• Data for processing
[Start of section]
**src/rtl/cache_pkg.sv**
```systemverilog
// Shared cache types and geometry helpers for the line-state,
// tag/data arrays and the cache controller.
package cache_pkg;

   typedef enum logic [1:0] {
      IDLE,
      SCAN,
      WB_WAIT,
      DONE
   } flush_state_t;

   function automatic int sets_f(input int ways, input int total);
      return total / ways;
   endfunction

   function automatic int way_w_f(input int ways);
      return $clog2(ways);
   endfunction

   function automatic int idx_w_f(input int ways, input int total);
      return $clog2(total / ways);
   endfunction

endpackage

```
**src/rtl/cache_free_way_enc.sv**
```systemverilog
// Lowest-numbered invalid way of a set, for fill allocation.
// Returns way 0 with o_free_valid low when the set is full.
module cache_free_way_enc #(
   parameter  int WAYS  = 4,
   localparam int WAY_W = $clog2(WAYS)
) (
   input  logic [WAYS-1:0]  i_valid,
   output logic             o_free_valid,
   output logic [WAY_W-1:0] o_free_way
);

   always_comb begin
      o_free_valid = 1'b0;
      o_free_way   = '0;
      // Descending scan so the lowest invalid way is the last writer.
      for (int i = WAYS - 1; i >= 0; i--) begin
         if (!i_valid[i]) begin
            o_free_valid = 1'b1;
            o_free_way   = WAY_W'(i);
         end
      end
   end

endmodule

```
**src/rtl/cache_line_state.sv**
```systemverilog
// Valid/dirty state per (way, set) with line ops, free-way
// selection and a flush engine feeding the write-back path.
module cache_line_state
   import cache_pkg::*;
#(
   parameter  int WAYS           = 4,
   parameter  int TOTAL_SIZE     = 16,
   parameter  int INVAL_ON_FLUSH = 1,
   localparam int SETS  = sets_f(WAYS, TOTAL_SIZE),
   localparam int WAY_W = way_w_f(WAYS),
   localparam int IDX_W = idx_w_f(WAYS, TOTAL_SIZE)
) (
   input  logic             clk,
   input  logic             rst,
   input  logic [IDX_W-1:0] index,
   input  logic [WAY_W-1:0] way,
   input  logic             we,
   input  logic             set_dirty,
   input  logic             inv,
   input  logic             clean,
   output logic [WAYS-1:0]  valid_out,
   output logic [WAYS-1:0]  dirty_out,
   output logic             free_valid,
   output logic [WAY_W-1:0] free_way,
   output logic             set_full,
   input  logic             flush_req,
   output logic             flush_busy,
   output logic             flush_done,
   output logic             wb_valid,
   output logic [WAY_W-1:0] wb_way,
   output logic [IDX_W-1:0] wb_index,
   input  logic             wb_ready
);

   localparam int PTR_W = IDX_W + WAY_W;

   flush_state_t     r_state;
   flush_state_t     w_state_nxt;
   logic [WAYS-1:0]  r_valid [SETS];
   logic [WAYS-1:0]  r_dirty [SETS];
   logic [PTR_W-1:0] r_ptr;
   logic             r_wb_valid;
   logic [WAY_W-1:0] r_wb_way;
   logic [IDX_W-1:0] r_wb_index;

   logic [IDX_W-1:0] w_ptr_set;
   logic [WAY_W-1:0] w_ptr_way;
   logic             w_last;
   logic             w_hit;
   logic             w_hs;
   logic [WAYS-1:0]  w_valid_set;
   logic             w_free_valid;

   // Pointer is {set, way}, so a plain increment walks way inner.
   assign w_ptr_set = r_ptr[PTR_W-1:WAY_W];
   assign w_ptr_way = r_ptr[WAY_W-1:0];
   assign w_last    = &r_ptr;
   assign w_hit     = r_valid[w_ptr_set][w_ptr_way]
                    & r_dirty[w_ptr_set][w_ptr_way];
   assign w_hs      = (r_state == WB_WAIT) & r_wb_valid & wb_ready;

   assign w_valid_set = r_valid[index];
   assign valid_out   = w_valid_set;
   assign dirty_out   = r_dirty[index];
   assign free_valid  = w_free_valid;
   assign set_full    = ~w_free_valid;

   cache_free_way_enc #(
      .WAYS(WAYS)
   ) u_free_enc (
      .i_valid      (w_valid_set),
      .o_free_valid (w_free_valid),
      .o_free_way   (free_way)
   );

   assign flush_busy = (r_state != IDLE);
   assign flush_done = (r_state == DONE);
   assign wb_valid   = r_wb_valid;
   assign wb_way     = r_wb_way;
   assign wb_index   = r_wb_index;

   always_ff @(posedge clk or posedge rst) begin
      if (rst) r_state <= IDLE;
      else     r_state <= w_state_nxt;
   end

   always_comb begin
      w_state_nxt = r_state;
      unique case (r_state)
         IDLE:    if (flush_req) w_state_nxt = SCAN;
         SCAN: begin
            if (w_hit)       w_state_nxt = WB_WAIT;
            else if (w_last) w_state_nxt = DONE;
         end
         WB_WAIT: if (w_hs) w_state_nxt = w_last ? DONE : SCAN;
         DONE:    w_state_nxt = IDLE;
         default: w_state_nxt = IDLE;
      endcase
   end

   always_ff @(posedge clk or posedge rst) begin
      if (rst) begin
         for (int s = 0; s < SETS; s++) begin
            r_valid[s] <= '0;
            r_dirty[s] <= '0;
         end
      end else begin
         unique case (r_state)
            IDLE: begin
               if (inv) begin
                  r_valid[index][way] <= 1'b0;
                  r_dirty[index][way] <= 1'b0;
               end else if (we) begin
                  r_valid[index][way] <= 1'b1;
                  r_dirty[index][way] <= set_dirty;
               end else if (clean) begin
                  r_dirty[index][way] <= 1'b0;
               end
            end
            SCAN: begin
               if (!w_hit && INVAL_ON_FLUSH != 0)
                  r_valid[w_ptr_set][w_ptr_way] <= 1'b0;
            end
            WB_WAIT: begin
               if (w_hs) begin
                  r_dirty[w_ptr_set][w_ptr_way] <= 1'b0;
                  if (INVAL_ON_FLUSH != 0)
                     r_valid[w_ptr_set][w_ptr_way] <= 1'b0;
               end
            end
            default: ;
         endcase
      end
   end

   always_ff @(posedge clk or posedge rst) begin
      if (rst) begin
         r_ptr      <= '0;
         r_wb_valid <= 1'b0;
         r_wb_way   <= '0;
         r_wb_index <= '0;
      end else begin
         unique case (r_state)
            SCAN: begin
               if (w_hit) begin
                  r_wb_valid <= 1'b1;
                  r_wb_way   <= w_ptr_way;
                  r_wb_index <= w_ptr_set;
               end else if (!w_last) begin
                  r_ptr <= r_ptr + PTR_W'(1);
               end
            end
            WB_WAIT: begin
               if (w_hs) begin
                  r_wb_valid <= 1'b0;
                  if (!w_last) r_ptr <= r_ptr + PTR_W'(1);
               end
            end
            default: r_ptr <= '0;
         endcase
      end
   end

endmodule

```
`src/rtl/fetch_controller_if.sv`:
```
// Bundle of the RAM port, instruction buffer and data-access signals of fetch_controller.
// master = the controller, slave = RAM, decoder and execution datapath.
interface fetch_controller_if #(
  parameter int ADDR_BITS = 8,
  parameter int DATA_BITS = 8
);
  logic [ADDR_BITS-1:0]   mem_addr;
  logic                   mem_rd_en;
  logic                   mem_wr_en;
  logic [DATA_BITS-1:0]   mem_wdata;
  logic [DATA_BITS-1:0]   mem_rdata;

  // ir_valid/ir_ready: ir_valid rises only when ir holds a complete instruction;
  // a transfer happens on each edge with ir_valid & ir_ready; ir, ir_addr hold while valid.
  logic [2*DATA_BITS-1:0] ir;
  logic [ADDR_BITS-1:0]   ir_addr;
  logic                   ir_valid;
  logic                   ir_ready;

  logic                   redirect_en;
  logic [ADDR_BITS-1:0]   redirect_addr;
  logic                   halt;

  logic                   data_req;
  logic                   data_we;
  logic [ADDR_BITS-1:0]   data_addr;
  logic [DATA_BITS-1:0]   data_wdata;
  logic                   data_gnt;
  logic [DATA_BITS-1:0]   data_rdata;
  logic                   data_rvalid;

  modport master (
    output mem_addr, mem_rd_en, mem_wr_en, mem_wdata,
    output ir, ir_addr, ir_valid,
    output data_gnt, data_rdata, data_rvalid,
    input  mem_rdata, ir_ready, redirect_en, redirect_addr, halt,
    input  data_req, data_we, data_addr, data_wdata
  );

  modport slave (
    input  mem_addr, mem_rd_en, mem_wr_en, mem_wdata,
    input  ir, ir_addr, ir_valid,
    input  data_gnt, data_rdata, data_rvalid,
    output mem_rdata, ir_ready, redirect_en, redirect_addr, halt,
    output data_req, data_we, data_addr, data_wdata
  );
endinterface

```
`src/rtl/fetch_controller.sv`:
```
// Instruction fetch sequencer and single-port RAM arbiter: 16-bit big-endian
// instructions fetched as two bytes, with data loads/stores taking priority.
module fetch_controller #(
  parameter int ADDR_BITS = 8,
  parameter int DATA_BITS = 8
) (
  input  logic               clk,
  input  logic               reset,
  fetch_controller_if.master bus,
  output logic [1:0]         o_dbg_state
);

  typedef enum logic [1:0] {
    IDLE      = 2'd0,
    FETCH_LO  = 2'd1,
    FETCH_CAP = 2'd2,
    DATA_RD   = 2'd3
  } state_t;

  state_t                 r_state;
  state_t                 w_next;
  logic [ADDR_BITS-1:0]   r_ip;
  logic [DATA_BITS-1:0]   r_hi;
  logic [2*DATA_BITS-1:0] r_ir;
  logic [ADDR_BITS-1:0]   r_ir_addr;
  logic                   r_ir_valid;
  logic [DATA_BITS-1:0]   r_rdata;
  logic                   r_rvalid;
  logic                   r_abort;

  logic [ADDR_BITS-1:0]   w_mem_addr;
  logic                   w_rd_en;
  logic                   w_wr_en;
  logic [DATA_BITS-1:0]   w_wdata;
  logic                   w_gnt;
  logic                   w_fetch_start;

  always_ff @(posedge clk or posedge reset) begin
    if (reset) r_state <= IDLE;
    else       r_state <= w_next;
  end

  always_comb begin
    w_next        = r_state;
    w_mem_addr    = r_ip;
    w_rd_en       = 1'b0;
    w_wr_en       = 1'b0;
    w_wdata       = '0;
    w_gnt         = 1'b0;
    w_fetch_start = 1'b0;
    case (r_state)
      IDLE: begin
        if (bus.data_req) begin
          w_mem_addr = bus.data_addr;
          w_wr_en    = bus.data_we;
          w_rd_en    = !bus.data_we;
          w_wdata    = bus.data_wdata;
          w_gnt      = 1'b1;
          w_next     = bus.data_we ? IDLE : DATA_RD;
        end else if (!bus.halt && !r_ir_valid) begin
          w_rd_en       = 1'b1;
          w_fetch_start = 1'b1;
          w_next        = FETCH_LO;
        end
      end
      FETCH_LO: begin
        // The low-byte read is still issued when this fetch is being thrown away.
        w_mem_addr = r_ip + ADDR_BITS'(1);
        w_rd_en    = 1'b1;
        w_next     = (bus.redirect_en || r_abort) ? IDLE : FETCH_CAP;
      end
      FETCH_CAP: w_next = IDLE;
      DATA_RD:   w_next = IDLE;
      default:   w_next = IDLE;
    endcase
    if (reset) begin
      w_rd_en = 1'b0;
      w_wr_en = 1'b0;
      w_gnt   = 1'b0;
    end
  end

  always_ff @(posedge clk or posedge reset) begin
    if (reset) begin
      r_ip       <= '0;
      r_hi       <= '0;
      r_ir       <= '0;
      r_ir_addr  <= '0;
      r_ir_valid <= 1'b0;
      r_rdata    <= '0;
      r_rvalid   <= 1'b0;
      r_abort    <= 1'b0;
    end else begin
      // A fetch launched in the same cycle as a branch is on the wrong path.
      r_abort  <= w_fetch_start && bus.redirect_en;
      r_rvalid <= (r_state == DATA_RD);
      if (r_state == DATA_RD)  r_rdata <= bus.mem_rdata;
      if (r_state == FETCH_LO) r_hi    <= bus.mem_rdata;
      if (bus.redirect_en) begin
        r_ip       <= bus.redirect_addr;
        r_ir_valid <= 1'b0;
      end else if (r_state == FETCH_CAP) begin
        r_ir       <= {r_hi, bus.mem_rdata};
        r_ir_addr  <= r_ip;
        r_ip       <= r_ip + ADDR_BITS'(2);
        r_ir_valid <= 1'b1;
      end else if (r_ir_valid && bus.ir_ready) begin
        r_ir_valid <= 1'b0;
      end
    end
  end

  assign bus.mem_addr    = w_mem_addr;
  assign bus.mem_rd_en   = w_rd_en;
  assign bus.mem_wr_en   = w_wr_en;
  assign bus.mem_wdata   = w_wdata;
  assign bus.data_gnt    = w_gnt;
  assign bus.ir          = r_ir;
  assign bus.ir_addr     = r_ir_addr;
  assign bus.ir_valid    = r_ir_valid;
  assign bus.data_rdata  = r_rdata;
  assign bus.data_rvalid = r_rvalid;
  assign o_dbg_state     = r_state;

endmodule

```
`src/flat_wrapper.sv`:
```
// flat-port wrapper written by rule: the top's interface ports become plain ports
module fetch_controller_flat 
#(
  parameter int ADDR_BITS = 8,
  parameter int DATA_BITS = 8
)
  (clk, reset, o_dbg_state, bus_mem_addr, bus_mem_rd_en, bus_mem_wr_en, bus_mem_wdata, bus_ir, bus_ir_addr, bus_ir_valid, bus_data_gnt, bus_data_rdata, bus_data_rvalid, bus_mem_rdata, bus_ir_ready, bus_redirect_en, bus_redirect_addr, bus_halt, bus_data_req, bus_data_we, bus_data_addr, bus_data_wdata);
  fetch_controller_if #(.ADDR_BITS(ADDR_BITS), .DATA_BITS(DATA_BITS)) bus_i ();
  input  logic clk;
  input  logic reset;
  output logic [1:0] o_dbg_state;
  output wire logic [$bits(bus_i.mem_addr)-1:0] bus_mem_addr;
  output wire logic [$bits(bus_i.mem_rd_en)-1:0] bus_mem_rd_en;
  output wire logic [$bits(bus_i.mem_wr_en)-1:0] bus_mem_wr_en;
  output wire logic [$bits(bus_i.mem_wdata)-1:0] bus_mem_wdata;
  output wire logic [$bits(bus_i.ir)-1:0] bus_ir;
  output wire logic [$bits(bus_i.ir_addr)-1:0] bus_ir_addr;
  output wire logic [$bits(bus_i.ir_valid)-1:0] bus_ir_valid;
  output wire logic [$bits(bus_i.data_gnt)-1:0] bus_data_gnt;
  output wire logic [$bits(bus_i.data_rdata)-1:0] bus_data_rdata;
  output wire logic [$bits(bus_i.data_rvalid)-1:0] bus_data_rvalid;
  input wire logic [$bits(bus_i.mem_rdata)-1:0] bus_mem_rdata;
  input wire logic [$bits(bus_i.ir_ready)-1:0] bus_ir_ready;
  input wire logic [$bits(bus_i.redirect_en)-1:0] bus_redirect_en;
  input wire logic [$bits(bus_i.redirect_addr)-1:0] bus_redirect_addr;
  input wire logic [$bits(bus_i.halt)-1:0] bus_halt;
  input wire logic [$bits(bus_i.data_req)-1:0] bus_data_req;
  input wire logic [$bits(bus_i.data_we)-1:0] bus_data_we;
  input wire logic [$bits(bus_i.data_addr)-1:0] bus_data_addr;
  input wire logic [$bits(bus_i.data_wdata)-1:0] bus_data_wdata;
  assign bus_mem_addr = bus_i.mem_addr;
  assign bus_mem_rd_en = bus_i.mem_rd_en;
  assign bus_mem_wr_en = bus_i.mem_wr_en;
  assign bus_mem_wdata = bus_i.mem_wdata;
  assign bus_ir = bus_i.ir;
  assign bus_ir_addr = bus_i.ir_addr;
  assign bus_ir_valid = bus_i.ir_valid;
  assign bus_data_gnt = bus_i.data_gnt;
  assign bus_data_rdata = bus_i.data_rdata;
  assign bus_data_rvalid = bus_i.data_rvalid;
  assign bus_i.mem_rdata = bus_mem_rdata;
  assign bus_i.ir_ready = bus_ir_ready;
  assign bus_i.redirect_en = bus_redirect_en;
  assign bus_i.redirect_addr = bus_redirect_addr;
  assign bus_i.halt = bus_halt;
  assign bus_i.data_req = bus_data_req;
  assign bus_i.data_we = bus_data_we;
  assign bus_i.data_addr = bus_data_addr;
  assign bus_i.data_wdata = bus_data_wdata;
  fetch_controller #(.ADDR_BITS(ADDR_BITS), .DATA_BITS(DATA_BITS)) u_core (.clk(clk), .reset(reset), .bus(bus_i), .o_dbg_state(o_dbg_state));
endmodule
```
==> src/rtl/xillybus_stream_hub.sv <==
// User-side stream hub: N_WR buffered host-to-FPGA channels with close
// tracking, and one buffered FPGA-to-host channel with length-based EOF.
// Optional statistics counters are enabled by defining XILLY_HUB_STATS_EN.
module xillybus_stream_hub
  import xilly_hub_pkg::*;
#(
  parameter int unsigned N_WR       = 2,
  parameter int unsigned FIFO_DEPTH = 16,
  parameter int unsigned LEN_W      = 16
) (
  input  logic                      bus_clk,
  input  logic                      bus_rst,
  input  logic [N_WR-1:0]           user_w_wren,
  input  logic [XILLY_W*N_WR-1:0]   user_w_data,
  input  logic [N_WR-1:0]           user_w_open,
  output logic [N_WR-1:0]           user_w_full,
  output logic [N_WR-1:0]           wr_out_valid,
  input  logic [N_WR-1:0]           wr_out_ready,
  output logic [XILLY_W*N_WR-1:0]   wr_out_data,
  output logic [N_WR-1:0]           wr_out_last,
  input  logic                      res_valid,
  output logic                      res_ready,
  input  xilly_word_t               res_data,
  input  logic [LEN_W-1:0]          rd_len,
  input  logic                      user_r_rden,
  input  logic                      user_r_open,
  output logic                      user_r_empty,
  output xilly_word_t               user_r_data,
  output logic                      user_r_eof
`ifdef XILLY_HUB_STATS_EN
  ,
  output logic [XILLY_W*N_WR-1:0]   stat_wr_words,
  output logic [XILLY_W*N_WR-1:0]   stat_wr_drops,
  output logic [XILLY_W-1:0]        stat_rd_words
`endif
);

  localparam int unsigned CW = clog2_depth(FIFO_DEPTH) + 1;

  for (genvar k = 0; k < N_WR; k++) begin : g_wr
    logic [CW-1:0] w_count;
    logic          w_valid;
    logic          w_push_ok;
    logic          w_pop_ok;
    logic          w_last;
    logic          w_left;
    logic          r_open_q;
    logic          r_closing;

    sync_fifo #(
      .DEPTH (FIFO_DEPTH),
      .WIDTH (XILLY_W)
    ) u_fifo (
      .i_clk   (bus_clk),
      .i_rst   (bus_rst),
      .i_push  (user_w_wren[k]),
      .i_data  (user_w_data[XILLY_W*k +: XILLY_W]),
      .o_full  (user_w_full[k]),
      .i_ready (wr_out_ready[k]),
      .o_data  (wr_out_data[XILLY_W*k +: XILLY_W]),
      .o_count (w_count)
    );

    assign w_valid   = (w_count != '0);
    assign w_push_ok = user_w_wren[k] & ~user_w_full[k];
    assign w_pop_ok  = w_valid & wr_out_ready[k];
    assign w_last    = r_closing & w_valid & (w_count == CW'(1));
    // FIFO still holds something after this cycle's push/pop.
    assign w_left    = (w_count > CW'(1)) | w_push_ok | ((w_count == CW'(1)) & ~w_pop_ok);

    assign wr_out_valid[k] = w_valid;
    assign wr_out_last[k]  = w_last;

    // Closing flag: armed on open falling (only if words remain), cleared by
    // the flagged pop or by the file reopening.
    always_ff @(posedge bus_clk) begin
      if (bus_rst) begin
        r_open_q  <= 1'b0;
        r_closing <= 1'b0;
      end else begin
        r_open_q <= user_w_open[k];
        if (~r_open_q & user_w_open[k]) begin
          r_closing <= 1'b0;
        end else if (r_open_q & ~user_w_open[k]) begin
          r_closing <= w_left;
        end else if (w_last & w_pop_ok) begin
          r_closing <= 1'b0;
        end
      end
    end

`ifdef XILLY_HUB_STATS_EN
    logic [XILLY_W-1:0] r_wr_words;
    logic [XILLY_W-1:0] r_wr_drops;

    // Per-channel accepted and dropped write counters, wrapping.
    always_ff @(posedge bus_clk) begin
      if (bus_rst) begin
        r_wr_words <= '0;
        r_wr_drops <= '0;
      end else begin
        if (w_push_ok) r_wr_words <= r_wr_words + 32'd1;
        if (user_w_wren[k] & user_w_full[k]) r_wr_drops <= r_wr_drops + 32'd1;
      end
    end

    assign stat_wr_words[XILLY_W*k +: XILLY_W] = r_wr_words;
    assign stat_wr_drops[XILLY_W*k +: XILLY_W] = r_wr_drops;
`endif
  end

  // Read side
  logic [CW-1:0] w_rd_count;
  logic          w_rd_full;
  xilly_word_t   w_rd_dout;
  logic          w_rd_valid;
  logic          w_eof_now;
  logic          w_eof;
  logic          w_rd_avail;
  logic          w_rd_pop;
  logic          w_r_fall;
  logic [LEN_W-1:0] r_rd_cnt;
  logic          r_eof;
  logic          r_r_open_q;
  xilly_word_t   r_rd_data;

  sync_fifo #(
    .DEPTH (FIFO_DEPTH),
    .WIDTH (XILLY_W)
  ) u_rd_fifo (
    .i_clk   (bus_clk),
    .i_rst   (bus_rst),
    .i_push  (res_valid),
    .i_data  (res_data),
    .o_full  (w_rd_full),
    .i_ready (w_rd_pop),
    .o_data  (w_rd_dout),
    .o_count (w_rd_count)
  );

  assign w_rd_valid = (w_rd_count != '0);
  assign w_eof_now  = (rd_len != '0) & (r_rd_cnt == rd_len) & ~w_rd_valid;
  assign w_eof      = r_eof | w_eof_now;
  // Words arriving after EOF stay hidden until the file is reopened.
  assign w_rd_avail = w_rd_valid & ~w_eof;
  assign w_rd_pop   = user_r_rden & w_rd_avail;
  assign w_r_fall   = r_r_open_q & ~user_r_open;

  assign res_ready    = ~w_rd_full;
  assign user_r_empty = ~w_rd_avail;
  assign user_r_data  = r_rd_data;
  assign user_r_eof   = w_eof;

  // Read data register, saturating pop counter and sticky EOF.
  always_ff @(posedge bus_clk) begin
    if (bus_rst) begin
      r_rd_data  <= '0;
      r_rd_cnt   <= '0;
      r_eof      <= 1'b0;
      r_r_open_q <= 1'b0;
    end else begin
      r_r_open_q <= user_r_open;
      if (w_rd_pop) r_rd_data <= w_rd_dout;
      if (w_r_fall) begin
        r_rd_cnt <= '0;
        r_eof    <= 1'b0;
      end else begin
        if (w_rd_pop && (r_rd_cnt != '1)) r_rd_cnt <= r_rd_cnt + LEN_W'(1);
        r_eof <= w_eof;
      end
    end
  end

`ifdef XILLY_HUB_STATS_EN
  logic [XILLY_W-1:0] r_rd_words;

  // Host read pop counter, wrapping.
  always_ff @(posedge bus_clk) begin
    if (bus_rst) r_rd_words <= '0;
    else if (w_rd_pop) r_rd_words <= r_rd_words + 32'd1;
  end

  assign stat_rd_words = r_rd_words;
`endif

endmodule
### src/rtl/riscv_pkg.sv
// riscv_pkg: shared RV32I definitions for the control path and the
// instruction encoder.
//   instr_kind_t  - decoded instruction kinds accepted by instr_encoder
//   imm_src_t     - immediate format selector (shared with the sign extender)
//   OP_*          - major opcode constants
//   enc_state_t   - instr_encoder FSM states
package riscv_pkg;

    typedef enum logic [2:0] {
        KIND_LW    = 3'd0,
        KIND_SW    = 3'd1,
        KIND_RTYPE = 3'd2,
        KIND_BEQ   = 3'd3,
        KIND_ITYPE = 3'd4,
        KIND_JAL   = 3'd5,
        KIND_LUI   = 3'd6
    } instr_kind_t;

    typedef enum logic [2:0] {
        IMM_I = 3'd0,
        IMM_S = 3'd1,
        IMM_B = 3'd2,
        IMM_J = 3'd3,
        IMM_U = 3'd4
    } imm_src_t;

    localparam logic [6:0] OP_LOAD   = 7'b0000011;
    localparam logic [6:0] OP_STORE  = 7'b0100011;
    localparam logic [6:0] OP_OP     = 7'b0110011;
    localparam logic [6:0] OP_BRANCH = 7'b1100011;
    localparam logic [6:0] OP_OPIMM  = 7'b0010011;
    localparam logic [6:0] OP_JAL    = 7'b1101111;
    localparam logic [6:0] OP_LUI    = 7'b0110111;

    localparam logic [2:0] F3_WORD = 3'b010;
    localparam logic [2:0] F3_BEQ  = 3'b000;

    typedef enum logic [1:0] {
        ST_IDLE   = 2'd0,
        ST_ACCEPT = 2'd1,
        ST_WRITE  = 2'd2
    } enc_state_t;

endpackage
[End of section]
Each line of the records with the word "holds" in it is to be copied.

• Answer section
  // ir_valid/ir_ready: ir_valid rises only when ir holds a complete instruction;
    // FIFO still holds something after this cycle's push/pop.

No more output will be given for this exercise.